Prompt – Starting at the line that holds "o21ai_0 0.40, a2111o_1" and stopping at the line that holds "met5 | 0.00021", restate the records below word for word, with both of those lines included.

[Data shown Boundary: Start]

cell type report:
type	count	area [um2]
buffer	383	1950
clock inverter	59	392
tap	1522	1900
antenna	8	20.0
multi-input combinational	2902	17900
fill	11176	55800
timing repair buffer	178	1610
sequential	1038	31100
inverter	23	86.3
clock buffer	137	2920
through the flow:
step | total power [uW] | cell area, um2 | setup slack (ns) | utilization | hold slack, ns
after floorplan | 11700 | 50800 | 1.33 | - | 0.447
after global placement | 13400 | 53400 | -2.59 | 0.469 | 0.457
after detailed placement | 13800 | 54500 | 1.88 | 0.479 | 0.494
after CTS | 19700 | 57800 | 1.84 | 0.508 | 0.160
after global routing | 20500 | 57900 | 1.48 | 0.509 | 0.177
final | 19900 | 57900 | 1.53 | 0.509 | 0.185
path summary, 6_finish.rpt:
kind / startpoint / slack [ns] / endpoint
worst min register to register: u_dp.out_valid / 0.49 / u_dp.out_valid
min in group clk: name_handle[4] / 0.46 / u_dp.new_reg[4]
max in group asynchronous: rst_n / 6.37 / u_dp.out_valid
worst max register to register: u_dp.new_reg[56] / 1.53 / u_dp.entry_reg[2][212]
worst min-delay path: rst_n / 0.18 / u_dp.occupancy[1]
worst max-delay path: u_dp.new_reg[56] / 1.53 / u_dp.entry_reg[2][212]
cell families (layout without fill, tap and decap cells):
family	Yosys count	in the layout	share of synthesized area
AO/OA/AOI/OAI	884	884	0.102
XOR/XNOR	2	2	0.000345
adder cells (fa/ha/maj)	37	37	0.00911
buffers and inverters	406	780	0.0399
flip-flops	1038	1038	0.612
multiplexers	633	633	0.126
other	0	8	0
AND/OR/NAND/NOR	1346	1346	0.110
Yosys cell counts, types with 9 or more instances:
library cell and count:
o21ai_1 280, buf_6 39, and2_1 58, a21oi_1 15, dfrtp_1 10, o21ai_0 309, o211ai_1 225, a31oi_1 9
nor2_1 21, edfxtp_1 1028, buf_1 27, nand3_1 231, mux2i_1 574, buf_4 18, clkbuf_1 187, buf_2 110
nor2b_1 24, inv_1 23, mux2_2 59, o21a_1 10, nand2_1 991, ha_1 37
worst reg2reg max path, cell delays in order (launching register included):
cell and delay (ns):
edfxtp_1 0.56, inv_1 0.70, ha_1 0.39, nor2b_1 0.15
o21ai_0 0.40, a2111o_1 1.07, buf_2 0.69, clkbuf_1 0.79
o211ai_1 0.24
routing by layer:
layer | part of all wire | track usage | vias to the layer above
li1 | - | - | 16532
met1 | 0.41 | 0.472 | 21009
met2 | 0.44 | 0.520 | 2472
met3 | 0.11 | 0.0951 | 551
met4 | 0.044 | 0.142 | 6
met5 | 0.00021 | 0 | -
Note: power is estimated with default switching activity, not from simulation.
==> src/srrt_cmp.sv <==
module srrt_cmp #(
    parameter int SEQ_BITS = 16
) (
    input  logic [SEQ_BITS-1:0]   i_seq,
    input  logic [2*SEQ_BITS-1:0] i_entry,
    output srrt_pkg::t_cmp_res    o_res
);
    import srrt_pkg::*;

    logic [SEQ_BITS:0] w_seq;
    logic [SEQ_BITS:0] w_low;
    logic [SEQ_BITS:0] w_high;

    assign w_seq  = {1'b0, i_seq};
    assign w_low  = {1'b0, i_entry[2*SEQ_BITS-1:SEQ_BITS]};
    assign w_high = {1'b0, i_entry[SEQ_BITS-1:0]};

    // no wrap: one spare bit on every side of the compare
    assign o_res.dup       = (w_seq >= w_low) && (w_seq <= w_high);
    assign o_res.above     = w_seq > w_high;
    assign o_res.adj_below = w_seq == (w_high + (SEQ_BITS + 1)'(1));
    assign o_res.adj_above = (w_seq + (SEQ_BITS + 1)'(1)) == w_low;

endmodule
===== src/rtl/pvp_pkg.sv =====
// ----------------------------------------------------------------------------
// pvp_pkg
// Shared types, constants and arithmetic helpers for the vertex projector.
// ----------------------------------------------------------------------------
package pvp_pkg;

    localparam int FRAC_BITS = 16;
    localparam int DW        = 32;                  // signed data word
    localparam int UW        = 31;                  // unsigned depth word
    localparam int PW        = 2 * DW - FRAC_BITS;  // shifted row product
    localparam int SW        = PW + 2;              // row sum
    localparam int MW        = 2 * DW;              // screen product register

    localparam logic [63:0] MAX31_W   = 64'h7FFF_FFFF;
    localparam logic [63:0] DIST_FULL = 64'd188 << FRAC_BITS;
    localparam logic [63:0] NEAR_FULL = DIST_FULL / 64'd32;
    localparam logic [UW-1:0] SD_RESET =
        UW'((DIST_FULL > MAX31_W) ? MAX31_W : DIST_FULL);
    localparam logic [UW-1:0] NEAR_RESET =
        UW'((NEAR_FULL > MAX31_W) ? MAX31_W : NEAR_FULL);
    localparam logic [UW-1:0] MAX31 = {UW{1'b1}};

    localparam logic [DW:0] SHADE_BIAS = (DW + 1)'((3 * (64'd1 << FRAC_BITS) + 5) / 10);

    // screen scale: 704 = 11 * 64, 448 = 7 * 64
    localparam int SCALE_SHIFT = FRAC_BITS + 6;
    localparam int RW          = 4;
    localparam logic [RW-1:0] ODD_X = RW'(11);
    localparam logic [RW-1:0] ODD_Y = RW'(7);
    localparam int QW      = MW - 2 - SCALE_SHIFT;
    localparam int LD_BITS = 8;
    localparam int LD_STG  = (QW + LD_BITS - 1) / LD_BITS;
    localparam int LDW     = LD_STG * LD_BITS;

    localparam int QDEPTH = 4;
    localparam int QAW    = $clog2(QDEPTH);

    typedef enum logic [2:0] {
        CFG_XA, CFG_XB, CFG_YA, CFG_YB, CFG_ZA, CFG_ZB, CFG_DIST, CFG_NEAR
    } cfg_idx_t;

    typedef struct packed {
        logic [63:0] xa;
        logic [63:0] xb;
        logic [63:0] ya;
        logic [63:0] yb;
        logic [63:0] za;
        logic [63:0] zb;
    } coef_t;

    typedef struct packed {
        logic signed [DW-1:0] tx;
        logic signed [DW-1:0] ty;
        logic [UW-1:0]        depth;
        logic                 clipped;
        logic signed [DW-1:0] shade;
        logic                 last;
    } view_t;

    typedef struct packed {
        logic signed [DW-1:0] sx;
        logic signed [DW-1:0] sy;
        logic [UW-1:0]        depth;
        logic [UW-1:0]        inv;
        logic                 clipped;
        logic signed [DW-1:0] shade;
        logic                 last;
    } proj_t;

    function automatic logic signed [PW-1:0] prod_shift(input logic [DW-1:0] c,
                                                        input logic signed [DW-1:0] v);
        logic signed [2*DW-1:0] p;
        p = $signed(c) * v;
        return PW'(p >>> FRAC_BITS);
    endfunction

    function automatic logic signed [DW-1:0] sat32(input logic signed [SW-1:0] s);
        if (&s[SW-1:DW-1] || ~|s[SW-1:DW-1])
            return s[DW-1:0];
        else
            return s[SW-1] ? {1'b1, {(DW-1){1'b0}}} : {1'b0, {(DW-1){1'b1}}};
    endfunction

    // one chunk of long division by a small constant
    function automatic logic [LD_BITS+RW-1:0] ld_step(input logic [RW-1:0] r,
                                                      input logic [LD_BITS-1:0] chunk,
                                                      input logic [RW-1:0] d);
        logic [RW:0]        t;
        logic [RW-1:0]      rr;
        logic [LD_BITS-1:0] q;
        rr = r;
        q  = '0;
        for (int i = LD_BITS - 1; i >= 0; i--)
        begin
            t = {rr, chunk[i]};
            if (t >= {1'b0, d})
            begin
                t    = t - {1'b0, d};
                q[i] = 1'b1;
            end
            rr = t[RW-1:0];
        end
        return {q, rr};
    endfunction

endpackage


===== src/rtl/pvp_queue.sv =====
// ----------------------------------------------------------------------------
// pvp_queue
// Short FIFO of view-space vertices between transform and projection.
// ----------------------------------------------------------------------------
module pvp_queue (
    input  logic           clk,
    input  logic           rst_n,
    input  logic           push_valid,
    output logic           push_ready,
    input  pvp_pkg::view_t push_item,
    output logic           pop_valid,
    input  logic           pop_ready,
    output pvp_pkg::view_t pop_item
);
    import pvp_pkg::*;

    view_t            mem_reg [QDEPTH];
    logic [QAW-1:0]   wr_ptr_reg, wr_ptr_next;
    logic [QAW-1:0]   rd_ptr_reg, rd_ptr_next;
    logic [QAW:0]     count_reg, count_next;
    logic             push, pop;

    always_comb
    begin
        push_ready  = count_reg != (QAW + 1)'(QDEPTH);
        pop_valid   = count_reg != '0;
        push        = push_valid && push_ready;
        pop         = pop_valid && pop_ready;
        wr_ptr_next = push ? wr_ptr_reg + 1'b1 : wr_ptr_reg;
        rd_ptr_next = pop ? rd_ptr_reg + 1'b1 : rd_ptr_reg;
        count_next  = count_reg + (QAW + 1)'(push) - (QAW + 1)'(pop);
        pop_item    = mem_reg[rd_ptr_reg];
    end

    always_ff @(posedge clk or negedge rst_n)
    begin
        if (!rst_n)
        begin
            wr_ptr_reg <= '0;
            rd_ptr_reg <= '0;
            count_reg  <= '0;
        end
        else
        begin
            wr_ptr_reg <= wr_ptr_next;
            rd_ptr_reg <= rd_ptr_next;
            count_reg  <= count_next;
        end
    end

    always_ff @(posedge clk)
    begin
        if (push)
            mem_reg[wr_ptr_reg] <= push_item;
    end

endmodule


===== config.mk =====
export PLATFORM = sky130hd
export DESIGN_NAME = pvp_queue
export DESIGN_NICKNAME = d
export VERILOG_FILES = /design/src/rtl/pvp_pkg.sv /design/src/rtl/pvp_queue.sv
export SDC_FILE = /design/constraint.sdc
export NUM_CORES = 1
export LEC_CHECK = 0
export ABC_CLOCK_PERIOD_IN_PS = 5900
export BUFFER_PORTS_ARGS = -buffer_cell sky130_fd_sc_hd__buf_2
export CAP_MARGIN = 20
export CELL_PAD_IN_SITES_DETAIL_PLACEMENT = 1
export CELL_PAD_IN_SITES_GLOBAL_PLACEMENT = 2
export CORE_ASPECT_RATIO = 1.75
export CORE_MARGIN = 1.5
export CORE_UTILIZATION = 25
export DETAILED_ROUTE_END_ITERATION = 10
export PLACE_DENSITY_LB_ADDON = 0.15
export SYNTH_ARGS = -nofsm -noshare
export SYNTH_HDL_FRONTEND = slang
export SYNTH_SLANG_ARGS = --single-unit

===== constraint.sdc =====
create_clock -name clk -period 5.9 [get_ports clk]
set_clock_uncertainty 0.15 [all_clocks]
set_input_delay 0.295 -clock clk [delete_from_list [all_inputs] [get_ports clk]]
set_output_delay 0.295 -clock clk [all_outputs]
set_load 0.005 [all_outputs]

Word level (Yosys, flattened, before mapping)
Memories as Yosys holds them, arrays and structs flattened.
Index checks and enable logic that the tools add are counted.
Word-level totals
  memories: 1
  memory bits (writable): 516
  output and inout port bits: 131
  input port bits: 133
  flip-flop bits (word level): 7
  logic and storage cells: 14
Memory list
  mem_reg: depth 4, width 129, read ports 1, clocked after Yosys merged registers in 0, wr ports 1, RTL line pvp_queue.sv:17  | view_t mem_reg [QDEPTH];
Operators by class
  add/sub/neg operators: 4
  equal/unequal tests: 1
  reductions and logical operators: 3
  muxes and demuxes: 2
Operators by type and width (number)
  adder 2 x 1 -> 2 bit, second input constant: 2
  adder 3 x 1 -> 3 bit: 1
  != test 3 bit, second input constant: 1
  nonzero test 3 bit: 1
  subtractor 3 x 1 -> 3 bit: 1
  logical AND 1 bit: 2
  two-way mux 1 bit: 2

Depth between registers and ports, before layout
  depth in word-level cells: 4
  mapped depth: 9
  gate-level depth less buffers: 9

Worst setup path after synthesis
Ideal clock, no wire load.
  path type: register to register
  from: register count_reg[2]
  to: memory mem_reg[0][0] (netlist bit) (enable)
  required time: 5245 ps
  library setup time: 505 ps
  data arrival time: 3712 ps
  period minus slack after synthesis: 4367 ps
  cell stages (with the launch flop): 3
  path slack: 1533 ps
  cells stage by stage: dfrtp_1 > nor3b_1 > and3b_1
On the way
  cells in the longest elaborated chain, start to end: 4
Ends and longest elaborated chain
  from (decl): RTL line pvp_queue.sv:20  | logic [QAW:0] count_reg, count_next;
  from (signal assigned): RTL line pvp_queue.sv:47  | count_reg <= count_next;
  != test 3 bit: RTL line pvp_queue.sv:25  | push_ready = count_reg != (QAW + 1)'(QDEPTH);
  logical AND 1 bit: RTL line pvp_queue.sv:27  | push = push_valid && push_ready;
  two-way mux 1 bit: RTL line pvp_queue.sv:53  | if (push)
  two-way mux 1 bit (implied by the code): RTL line pvp_queue.sv:54  | mem_reg[wr_ptr_reg] <= push_item;
  to (decl): RTL line pvp_queue.sv:17
No other way between the ends.

==> results.yml <==
worst_setup_path:
  cp_slowest_cell: "dfrtp_4"
  slowest_delay_ps: 740
  ff2ff_path_depth: 9
  required_ps: 5450
  worstPathCellList: "buf_4 > mux4_2 > buf_2"
  worstPathMaxFanout: 26
  cp-start-kind: "register"
  crit_arrival_ps: 2770
  worst-setup-path-type: "register to output pin"
  end_kind: "output pin"
sta:
  hold_ws_ps: 294
  period_minus_slack_ps: 3220
  rsz0062_at_grt: "false"
  max_freq_ghz: 0.311
  fin_setup_tns_ps: 0
  worst_pin_slew_ps: 954
  fin_crit_sh_pct: 54.5
  setup_viol_count_final: 0
  relSlewSlack_pct: 36.4
  drv_slew: 0
  hold_violations: 0
cells_and_area:
  area_growth_syn_to_layout_pct: 29.5
  drive_gt1_share_pct: 40.3
  largest_reg_flops: 516
  nNetsFinal: 1287
  diodes: 0
  fin_util_pct: 32.8
pwr:
  vdd.ir_drop.worst_uv: 259
  p_leak_nw: 8.26
  pwr_density_cell_nw_per_um2: 477
synth:
  ys_types: 22
  synthCells: 715
  synth_area_sq_um: 19100
  yosysSeqAreaShare_pct: 82.2
  yosysTopAreaCellShare_pct: 81.2
  synth_warnings: 0
  synthTopCellsByArea: "edfxtp_1 81%, mux4_2 15%, dfrtp_1 0.92%"
  synth_nets: 855
  synth_top_cell_by_area: "edfxtp_1"
  synth_seq_cells: 523
  syn_avg_cell_area_sq_um: 26.7
status:
  status: "complete, no violations"
global_routing:
  grt_usage_pct: 11.8
  grt_pass1_wl_um: 68100
  grt_pass1_vias: 10692
  grt_overflow_total: 0
  antenna_found_initial: 2
  grt_max_degree: 130
detailed_routing:
  via_count: 9111
  drc: 0
  vias_per_cell: 4.14
  drt_iter0_drc: 399
  ant_nets: 0
  avgRoutedWirePerCell_um: 20.6
  dr.pass1.iters: 4
  wirelength_um: 45400
floorplan:
  die_y_um: 368
  row_count: 133
  dieArea_sq_um: 78000
  io_pins: 264
  start_util_pct: 25.3
  die_w_um: 212
  core_area_sq_um: 75400
cts:
  cts-root-buf: "clkbuf_16"
  cts_tree: "done"
  cts_buffers: 53
  clkLatencyLatePin_ps: 600
  cts_resized: 0
  clk_pin_slew_ps: 60
  h-tree-depth: 2
  clk_path_buf_depth: 3
  cts.sinks: 523
placement:
  dp_hpwl_um: 25300
  gp_congestion: 0.638
  port-buffer-count: 263
worst_hold_path:
  hold_class: "input port to register"
  min_path_cells: 2
flow_run:
  drv_cap: 0
[stage by stage]
step	instances	total power, mW	worst slack, ps	cell area [sq um]
finish	2202	11.8	2680	24700
global route	2202	12.5	2460	24700
CTS	2202	12.2	2490	24700
detailed placement	1971	8.58	2990	21600
global placement	1971	8.57	3050	21600
floorplan	715	7.12	1530	19100
[final timing paths]
check	from	to	slack (ps)
worst min-delay path	push_item[57]	mem_reg[2][57]$_DFFE_PP_	290
max in group asynchronous	rst_n	rd_ptr_reg[0]$_DFFE_PN0P_	4810
worst min register to register	rd_ptr_reg[1]$_DFFE_PN0P_	rd_ptr_reg[1]$_DFFE_PN0P_	390
worst max register to register	count_reg[1]$_DFF_PN0_	count_reg[2]$_DFF_PN0_	3070
min in group asynchronous	rst_n	count_reg[2]$_DFF_PN0_	500
worst max-delay path	rd_ptr_reg[0]$_DFFE_PN0P_	pop_item[10]	2680
[critical path: cells and delay by family (launching register included)]
family                 cells  cell delay (ps)
flip-flops                 1              740
multiplexers               1              610
buffers and inverters      2              760
[power breakdown]
part,internal (mW),switching (mW),total (mW),leakage [nW]
clock network,2.00,1.42,3.41,0.846
registers,4.90,0.204,5.10,4.81
logic,1.53,1.74,3.27,2.61
total,8.43,3.36,11.8,8.26
[routing by layer]
layer	GRT usage, %	part of all wire, %	wire length (um)
met1	13.4	39	17900
met2	21.3	52	23700
met3	3.16	5.9	2670
met5	0	0.044	20
met4	3.91	2.4	1100
[area by class of cell]
cell class	count	area, sq um
Fill cell	7541	50700
Sequential cell	523	15700
Multi-Input combinational cell	157	3180
Timing Repair Buffer	406	2800
Clock buffer	64	1370
Tap cell	1012	1270
Clock inverter	34	383
Inverter	6	22.5
[cells in the final DEF, fill, tap and decap left out, drive strengths merged]
cell	instances
nor3b	1
dlygate4sd3	133
and3b	4
nand2b	4
mux4	129
nand2	1
clkbuf	64
o311ai	1
ha	6
clkinvlp	1
edfxtp	516
xor2	1
inv	7
xnor2	3
or3	1
bufinv	8
buf	273
fa	1
dfrtp	7
o211ai	2
clkinv	24
o31a	1
nand4bb	2
[cells by family after synthesis]
| logic type | after synthesis | share of synthesized area (%) |
|---|---|---|
| flops | 523 | 82.2 |
| mux | 129 | 15.2 |
| buf+inv | 35 | 1.24 |
| simple gates | 13 | 0.525 |
| fa+ha+maj | 7 | 0.499 |
| compound gates | 4 | 0.171 |
| xor+xnor | 4 | 0.184 |
[cell usage after synthesis, drive strengths merged]
master	number
or3	1
xor2	1
nand4bb	2
mux4	129
ha	6
edfxtp	516
nor3b	1
nand2	1
buf	26
o31a	1
o211ai	2
clkbuf	3
dfrtp	7
nand2b	4
o311ai	1
and3b	4
fa	1
xnor2	3
inv	6
[what timing repair did]
action | in CTS | in global routing
buffers inserted | 0 | 0
endpoints found under the hold margin | 527 | 0
hold buffers | 133 | 0
(Power assumes the default switching activity.)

[Data shown Boundary: End]

Response to the task –
o21ai_0 0.40, a2111o_1 1.07, buf_2 0.69, clkbuf_1 0.79
o211ai_1 0.24
routing by layer:
layer | part of all wire | track usage | vias to the layer above
li1 | - | - | 16532
met1 | 0.41 | 0.472 | 21009
met2 | 0.44 | 0.520 | 2472
met3 | 0.11 | 0.0951 | 551
met4 | 0.044 | 0.142 | 6
met5 | 0.00021 | 0 | -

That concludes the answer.